Juicing is the best way to quickly extract massive amounts of vitamins, minerals, enzymes and phytonutrients from fruits vegetables and get them into your body. This is why I drank 8 glasses of veggie juice (mostly carrot) every day for several years as part of my anti-cancer diet. Some natural survivors I know only drank 5 carrot juices per day (like Ann Cameron and Ralph Cole). Cancer patients on the Gerson Therapy drink 12-13 juices per day. So what’s the takeaway? Drink lots of fresh juice! Even just 1-2 glasses per day will do you good, but 40 oz of carrot juice per day is the generally accepted minimum effective dose for cancer patients.
There are a lot of opinions out there about juicing, and every juicer manufacturer wants to convince you that their particular juicer produces “the best tasting, highest quality, most nutritious juice…”
What started out as a simple message about juicing for health has in recent years evolved into a strict set of “juicing rules” that people are obsessing about. So much so, that some people stop juicing (or never start) because they’ve been told that any juicer other than the $2,400 Norwalk Juicer is inadequate, and won’t produce nutritious juice. This is absurd.
So before I get into comparing specific juicer models, I want to address a few popular misconceptions about juicing:
“Juice must be consumed immediately or it loses all its nutritional value”
I made a big 64 oz batch of juice every morning and drank it throughout the day for two years as part of my anti-cancer routine. The only juice I drank “fresh” was the first juice of the day. And I know lots of people who have healed cancer that also made juice in batches like this. So the empirical and anecdotal evidence says, “No.”
But most importantly, there is scientific research that backs this up. Enzyme activity is one of the best ways to measure nutritional degradation in juice over time. And as it turns out, the enzyme activity in juice from many different types of juicing machines actually remains very high for several days after juicing.

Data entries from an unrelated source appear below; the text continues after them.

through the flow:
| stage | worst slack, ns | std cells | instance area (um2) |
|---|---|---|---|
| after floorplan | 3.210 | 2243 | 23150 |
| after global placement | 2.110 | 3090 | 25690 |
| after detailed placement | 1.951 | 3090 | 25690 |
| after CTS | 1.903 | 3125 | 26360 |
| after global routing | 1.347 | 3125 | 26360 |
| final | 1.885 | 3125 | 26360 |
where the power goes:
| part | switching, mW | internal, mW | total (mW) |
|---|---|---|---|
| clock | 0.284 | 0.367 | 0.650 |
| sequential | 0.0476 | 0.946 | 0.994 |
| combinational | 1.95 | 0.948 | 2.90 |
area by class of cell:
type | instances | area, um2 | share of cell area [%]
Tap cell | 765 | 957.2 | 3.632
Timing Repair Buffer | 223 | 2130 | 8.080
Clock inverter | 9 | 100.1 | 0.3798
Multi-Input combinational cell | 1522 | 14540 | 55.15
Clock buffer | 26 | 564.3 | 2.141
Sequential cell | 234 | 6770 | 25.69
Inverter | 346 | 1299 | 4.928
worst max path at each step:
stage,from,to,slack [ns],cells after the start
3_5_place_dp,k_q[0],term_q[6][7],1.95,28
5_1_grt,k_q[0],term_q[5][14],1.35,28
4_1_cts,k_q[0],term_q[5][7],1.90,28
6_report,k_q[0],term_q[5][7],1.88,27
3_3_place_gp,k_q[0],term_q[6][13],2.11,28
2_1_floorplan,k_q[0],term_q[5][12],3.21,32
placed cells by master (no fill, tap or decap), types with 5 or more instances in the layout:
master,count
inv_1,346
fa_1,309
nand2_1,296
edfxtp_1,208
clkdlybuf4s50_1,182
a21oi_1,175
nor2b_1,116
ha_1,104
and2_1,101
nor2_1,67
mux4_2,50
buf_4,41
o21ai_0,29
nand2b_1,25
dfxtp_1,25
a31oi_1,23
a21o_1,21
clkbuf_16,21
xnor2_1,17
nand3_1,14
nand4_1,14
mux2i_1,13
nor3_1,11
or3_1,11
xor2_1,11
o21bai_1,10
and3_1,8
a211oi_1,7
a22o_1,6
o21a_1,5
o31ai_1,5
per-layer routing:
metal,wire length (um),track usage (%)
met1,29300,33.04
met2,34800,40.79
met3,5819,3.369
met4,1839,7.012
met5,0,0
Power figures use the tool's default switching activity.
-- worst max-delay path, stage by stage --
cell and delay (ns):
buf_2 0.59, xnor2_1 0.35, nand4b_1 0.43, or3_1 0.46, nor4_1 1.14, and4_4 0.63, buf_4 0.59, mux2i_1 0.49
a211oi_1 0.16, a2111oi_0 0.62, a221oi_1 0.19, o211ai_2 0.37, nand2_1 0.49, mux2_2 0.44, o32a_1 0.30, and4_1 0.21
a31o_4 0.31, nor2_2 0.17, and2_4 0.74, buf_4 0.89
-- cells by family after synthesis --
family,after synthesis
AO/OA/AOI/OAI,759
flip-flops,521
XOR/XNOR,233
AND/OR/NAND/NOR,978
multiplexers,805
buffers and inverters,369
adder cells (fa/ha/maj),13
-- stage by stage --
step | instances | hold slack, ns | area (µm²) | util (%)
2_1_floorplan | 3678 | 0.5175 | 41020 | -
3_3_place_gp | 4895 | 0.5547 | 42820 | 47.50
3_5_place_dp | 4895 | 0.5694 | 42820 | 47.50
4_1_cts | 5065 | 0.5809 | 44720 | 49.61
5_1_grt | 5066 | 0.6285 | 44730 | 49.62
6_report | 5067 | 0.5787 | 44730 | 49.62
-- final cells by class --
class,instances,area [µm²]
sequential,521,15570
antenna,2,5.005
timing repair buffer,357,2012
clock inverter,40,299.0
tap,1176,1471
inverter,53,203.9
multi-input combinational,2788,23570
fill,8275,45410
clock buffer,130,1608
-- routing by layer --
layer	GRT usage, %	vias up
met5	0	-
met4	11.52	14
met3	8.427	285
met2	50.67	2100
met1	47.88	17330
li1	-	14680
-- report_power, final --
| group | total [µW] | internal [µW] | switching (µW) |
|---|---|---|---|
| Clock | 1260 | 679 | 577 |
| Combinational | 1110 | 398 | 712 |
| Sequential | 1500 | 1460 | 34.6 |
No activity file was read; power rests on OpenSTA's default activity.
--- config.mk ---
export PLATFORM = sky130hd
export DESIGN_NAME = magnitude_estimator_peak
export DESIGN_NICKNAME = d
export VERILOG_FILES = /design/src/rtl/magnitude_estimator_peak.sv
export SDC_FILE = /design/constraint.sdc
export NUM_CORES = 1
export LEC_CHECK = 0
export BUFFER_PORTS_ARGS = -buffer_cell sky130_fd_sc_hd__buf_4
export CAP_MARGIN = 30
export CORE_ASPECT_RATIO = 1.1
export CORE_MARGIN = 3
export CORE_UTILIZATION = 55
export DETAILED_ROUTE_END_ITERATION = 10
export HOLD_SLACK_MARGIN = 0.1
export MAX_ROUTING_LAYER = met4
export PLACE_DENSITY_LB_ADDON = 0.25
export SYNTH_ARGS = -nofsm -noshare
export SYNTH_HDL_FRONTEND = slang
export SYNTH_SLANG_ARGS = --single-unit
--- constraint.sdc ---
create_clock -name Clk -period 4.7 [get_ports Clk]
set_input_delay 0.235 -clock Clk [delete_from_list [all_inputs] [get_ports Clk]]
set_output_delay 0.235 -clock Clk [all_outputs]
set_load 0.02 [all_outputs]
--- src/rtl/magnitude_estimator_peak.sv ---
// Three-stage complex magnitude estimator with selectable per-sample approximation,
// followed by a windowed peak tracker that reports the largest magnitude and its index.
module magnitude_estimator_peak #(
  parameter int unsigned DATA_W  = 21,
  parameter int unsigned WIN_LEN = 64,
  parameter int unsigned IDX_W   = 6
) (
  input  logic                     Clk,
  input  logic                     Rst_n,
  input  logic                     DataEnable,
  input  logic signed [DATA_W-1:0] DataInRe,
  input  logic signed [DATA_W-1:0] DataInIm,
  input  logic [1:0]               Mode,
  input  logic                     WinClr,
  output logic                     AbsoluteEnable,
  output logic [DATA_W:0]          Absolute,
  output logic                     PeakValid,
  output logic [DATA_W:0]          PeakMag,
  output logic [IDX_W-1:0]         PeakIdx
);

  localparam logic [IDX_W-1:0] LastIdx = IDX_W'(WIN_LEN - 1);

  // Stage 1: absolute values; the most-negative input maps to 2^(DATA_W-1) unsigned
  logic [DATA_W-1:0] w_abs_re, w_abs_im;
  logic              r_v1;
  logic [1:0]        r_mode1;
  logic [DATA_W-1:0] r_abs_re1, r_abs_im1;

  assign w_abs_re = DataInRe[DATA_W-1] ? $unsigned(~DataInRe + DATA_W'(1)) : $unsigned(DataInRe);
  assign w_abs_im = DataInIm[DATA_W-1] ? $unsigned(~DataInIm + DATA_W'(1)) : $unsigned(DataInIm);

  always_ff @(posedge Clk or negedge Rst_n) begin
    if (!Rst_n) begin
      r_v1      <= 1'b0;
      r_mode1   <= '0;
      r_abs_re1 <= '0;
      r_abs_im1 <= '0;
    end else begin
      r_v1      <= DataEnable;
      r_mode1   <= DataEnable ? Mode : 2'b00;
      r_abs_re1 <= DataEnable ? w_abs_re : '0;
      r_abs_im1 <= DataEnable ? w_abs_im : '0;
    end
  end

  // Stage 2: ordering
  logic              r_v2;
  logic [1:0]        r_mode2;
  logic [DATA_W-1:0] r_mx2, r_mn2;
  logic              w_re_ge;

  assign w_re_ge = (r_abs_re1 >= r_abs_im1);

  always_ff @(posedge Clk or negedge Rst_n) begin
    if (!Rst_n) begin
      r_v2    <= 1'b0;
      r_mode2 <= '0;
      r_mx2   <= '0;
      r_mn2   <= '0;
    end else begin
      r_v2    <= r_v1;
      r_mode2 <= r_v1 ? r_mode1 : 2'b00;
      r_mx2   <= r_v1 ? (w_re_ge ? r_abs_re1 : r_abs_im1) : '0;
      r_mn2   <= r_v1 ? (w_re_ge ? r_abs_im1 : r_abs_re1) : '0;
    end
  end

  // Stage 3: combine in DATA_W+1 bits with truncating logical shifts
  logic [DATA_W:0] w_mx, w_mn, w_mn_half, w_mx_eighth, w_comb;
  logic            r_v3;
  logic [DATA_W:0] r_abs3;

  assign w_mx        = {1'b0, r_mx2};
  assign w_mn        = {1'b0, r_mn2};
  assign w_mn_half   = w_mn >> 1;
  assign w_mx_eighth = w_mx >> 3;

  always_comb begin
    w_comb = '0;
    unique case (r_mode2)
      2'd0: w_comb = w_mx + w_mn;
      2'd1: w_comb = w_mx;
      2'd2: w_comb = w_mx + w_mn_half;
      2'd3: w_comb = w_mx - w_mx_eighth + w_mn_half;
      default: w_comb = '0;
    endcase
  end

  always_ff @(posedge Clk or negedge Rst_n) begin
    if (!Rst_n) begin
      r_v3   <= 1'b0;
      r_abs3 <= '0;
    end else begin
      r_v3   <= r_v2;
      r_abs3 <= r_v2 ? w_comb : '0;
    end
  end

  assign AbsoluteEnable = r_v3;
  assign Absolute       = r_abs3;

  // Peak tracker; WinClr restarts the window with the coincident sample as index 0
  logic [IDX_W-1:0] r_cnt, r_cur_idx, r_peak_idx;
  logic [DATA_W:0]  r_cur_max, r_peak_mag;
  logic             r_peak_valid;
  logic [IDX_W-1:0] w_eff_cnt, w_new_idx;
  logic [DATA_W:0]  w_new_max;
  logic             w_last;

  assign w_eff_cnt = WinClr ? '0 : r_cnt;
  assign w_last    = !WinClr && (r_cnt == LastIdx);

  always_comb begin
    w_new_max = r_cur_max;
    w_new_idx = r_cur_idx;
    if (w_eff_cnt == '0) begin
      w_new_max = r_abs3;
      w_new_idx = '0;
    end else if (r_abs3 > r_cur_max) begin
      w_new_max = r_abs3;
      w_new_idx = w_eff_cnt;
    end
  end

  always_ff @(posedge Clk or negedge Rst_n) begin
    if (!Rst_n) begin
      r_cnt        <= '0;
      r_cur_max    <= '0;
      r_cur_idx    <= '0;
      r_peak_valid <= 1'b0;
      r_peak_mag   <= '0;
      r_peak_idx   <= '0;
    end else begin
      r_peak_valid <= 1'b0;
      if (r_v3) begin
        r_cur_max <= w_new_max;
        r_cur_idx <= w_new_idx;
        if (w_last) begin
          r_cnt        <= '0;
          r_peak_valid <= 1'b1;
          r_peak_mag   <= w_new_max;
          r_peak_idx   <= w_new_idx;
        end else begin
          r_cnt <= w_eff_cnt + IDX_W'(1);
        end
      end else if (WinClr) begin
        r_cnt <= '0;
      end
    end
  end

  assign PeakValid = r_peak_valid;
  assign PeakMag   = r_peak_mag;
  assign PeakIdx   = r_peak_idx;

endmodule

==> results.ini <==
[outcome]
status=finished, final reports clean

[floorplan]
die_area_um2=23000
core_area_um2=20700
initial_core_util_pct=56.2
die-width_um=145
std_cell_rows=55
fp.dieH_um=159
ios=100

[logic_synthesis]
ys_async_sr_fraction_pct=100
ys_types=68
synth_nets=1373
synth_edf_count=0
yosys_warnings=0
synth-main-ff-cell=dfrtp_1
ys_seq_elements=176
avgSynthCellArea_um2=9.59
netlist_area_um2=11600
ys_seq_area_share_pct=37.8
synthCells=1214

[final_layout]
final_common_cell=dfrtp_1
mostFrequentLayoutCells=176 x dfrtp_1, 147 x inv_1, 108 x buf_4
fin_util_pct=64.3
syn_to_final_growth_pct=14.3
drive_gt1_share_pct=13.7
final_nets=1468
diodes=0

[min_path]
hold-path-endpoint=r_abs_im1[1]$_DFF_PN0_
min_path_cells=3
hold_start=DataInIm[1]
hold_class=primary input to flip-flop

[placed_design]
place.gp.congestion=0.941
hpwl_mm=18.0
io_buffers=99

[worst_setup_path]
crit_path_max_incr_delay_ns=0.41
cp.required_ns=5.01
rrSetupSlack_ns=0.74
r2r_end=Absolute[20]$_DFF_PN0_
r2r_start=r_mode2[1]$_DFF_PN0_
critPathCaptureType=flip-flop
worst-path-buf-inv=2
slowest_stage=fa_1
path_common_cell=nand4_1
cp_data_arrival_time_ns=4.27
reg2regPathDepth=14
crit_family=compound AO/OA/AOI/OAI gates
critPathMaxFanout=17
crit_chain=inv_1, nor2_2, buf_4, mux2_2, ha_1, fa_1, a21oi_1, o211ai_1, nand4_1, nand4_1, a21boi_0, o21ai_0, xor2_1, o221a_2
cp-start-kind=flip-flop
path_class=flip-flop to flip-flop
cp-startpoint=r_mode2[1]$_DFF_PN0_

[sta]
rsz0062_at_grt=no
skew_ns=0.0156
tns_ns=0
period_share_pct=84.2
tightest_slew_ns=0.963
setup_violations=0
hold_violations=0
fin_hold_ws_ns=0.116
fin_crit_ns=3.96
slew_headroom_pct=35.5
slew_viol_final=0
max_freq_mhz=253

[route]
route.antenna.remaining_nets=0
drc=0
drt_iter0_markers=318
dr.pass1.iters=4
wl_per_cell_um=14.3
routed_wl_mm=22.9
vias=8574
via_per_inst=5.34

[power_and_ir_drop]
p_leak_uw=0.00653
power_density_nw_per_um2=369
max-vdd-ir-drop_mv=0.211

[global_routing]
track_usage_pct=22.0
gr-total-overflow=0
antenna_found_initial=0
grt_max_degree=95
grt_pass1_wl_mm=40.0
grt_pass1_vias=8578

[clock_network]
clk_latency_ns=0.43
h-tree-depth=4
cts-root-buf=clkbuf_16
cts_buffers=17
clkSinkCount=176
clk_pin_slew_worst_paths_ns=0.07
tritoncts=built
cts_max_path_buffers=2

[flow_run]
cap_violations=0

## state kept, by name, indices dropped and copies added, names as in the netlist, 2 cells and up
name,count
r_cur_idx,6
r_mode2,2
r_abs_im1,21
PeakIdx,6
r_mx2,21
r_cur_max,22
r_mode1,2
r_abs_re1,21
r_mn2,21
Absolute,22
PeakMag,22
r_cnt,6
## Yosys cell counts, types with 34 or more instances
master / count / area share, %
a21oi_1: 58 / 2.5
and2_1: 39 / 2.1
clkbuf_1: 34 / 1.1
dfrtp_1: 176 / 38
ha_1: 92 / 9.9
inv_1: 147 / 4.7
mux2i_1: 72 / 6.2
nand2_1: 93 / 3.0
nor2_1: 34 / 1.1
nor2b_1: 51 / 2.7
o21ai_0: 99 / 4.3
xnor2_1: 56 / 4.2
## cell type report
cell class / count / area, um2
Sequential cell: 176 / 4400
Fill cell: 1738 / 7400
Timing Repair Buffer: 122 / 952
Multi-Input combinational cell: 845 / 6480
Inverter: 147 / 552
Tap cell: 285 / 357
Clock buffer: 19 / 433
Clock inverter: 13 / 131
## through the flow
stage | worst slack, ns | instances | power, uW | instance area, um2
4_1_cts | 0.783 | 1607 | 4940 | 13300
2_1_floorplan | 1.13 | 1214 | 3180 | 11600
6_report | 0.743 | 1607 | 4910 | 13300
5_1_grt | 0.401 | 1607 | 5260 | 13300
3_3_place_gp | 0.883 | 1562 | 3540 | 12600
3_5_place_dp | 0.813 | 1562 | 3580 | 12600
## tightest hold or removal path, cell delays in order
cell     delay [ns]
buf_4          0.09
mux2i_1        0.06
nor2b_1        0.12
## cell families after synthesis
| logic type | share of synthesized area, % |
|---|---|
| AND/OR/NAND/NOR | 13.2 |
| AO/OA/AOI/OAI | 14.7 |
| buffers and inverters | 6.63 |
| flip-flops | 37.8 |
| adder cells (fa/ha/maj) | 13.2 |
| multiplexers | 8.96 |
| XOR/XNOR | 5.57 |
## report_power, final
group          total [uW]  leakage [uW]  switching (uW)  internal [uW]
Clock                1340      0.000258             597            738
Sequential           1780       0.00236             129           1650
Combinational        1790       0.00391             976            817
## routing by layer
layer / vias to the layer above / share of wire [%] / global-route usage (%) / wire length, um
met5: - / 0 / - / 0
met4: 0 / 1.7 / 6.00 / 393
met3: 32 / 3.4 / 2.94 / 776
met2: 187 / 50 / 37.9 / 11400
met1: 4005 / 45 / 27.4 / 10300
li1: 4350 / - / - / -
## what timing repair did
item                      4_1_cts  5_1_grt
buffers inserted                0        0
hold endpoints to repair      104        0
gates resized for setup         0        0
hold buffers                   13        0
## how the worst max path moves through the flow
stage | endpoint | slack [ns] | cells past startpoint
final | Absolute[20]$_DFF_PN0_ | 0.74 | 14
after global placement | Absolute[20]$_DFF_PN0_ | 0.88 | 14
after CTS | Absolute[20]$_DFF_PN0_ | 0.78 | 14
after floorplan | Absolute[20]$_DFF_PN0_ | 1.13 | 15
after global routing | Absolute[20]$_DFF_PN0_ | 0.40 | 14
after detailed placement | Absolute[20]$_DFF_PN0_ | 0.81 | 14
No activity file was read; power rests on OpenSTA's default activity.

Tip: Organic carrots were found to have twice the amylase enzyme activity as conventional carrots. Another reason why organic produce is which juicer is the best, if you can get it.
“High-speed juicing creates heat that destroys the nutrients in juice”
Also not true. High speed juicers do not get hot enough to “cook” the juice. Enzyme activity has been found to be very high in juices from all different types of juicing machines, but some are a little higher than others. I used a high speed masticating juicer and I know lots of natural survivors who used high-speed and centrifugal juicers. Centrifugal juicers do tend to oxidize the juice a bit more, but this really only affects how long the juice will keep. If you are drinking it the same day it really doesn’t matter.
Tip: If you are storing juice to drink later in the day, the best practice is to use air tight glass bottles or mason jars, leaving as little air as possible at the top, and keep it in the fridge.
I’m sure some natural health enthusiasts will be shocked by these claims, but before you attack the keyboard to argue with me, see this analysis of many popular juicers conducted by Michael Donaldson PhD at the Hallelujah Acres Foundation.
“Can you make juice with a Vitamix, Blendtec, Nutribullet, etc.”
No. When you squeeze an orange, you extract the juice from the pulp. Blenders do not do that. Blenders make smoothies. Smoothies are sometimes referred to as blended juice or blenderized juice, but it’s definitely not the same thing. Extracted juice goes right into your bloodstream and requires very little digestive energy, and you can consume a lot of it, which is why it is beneficial for cancer patients.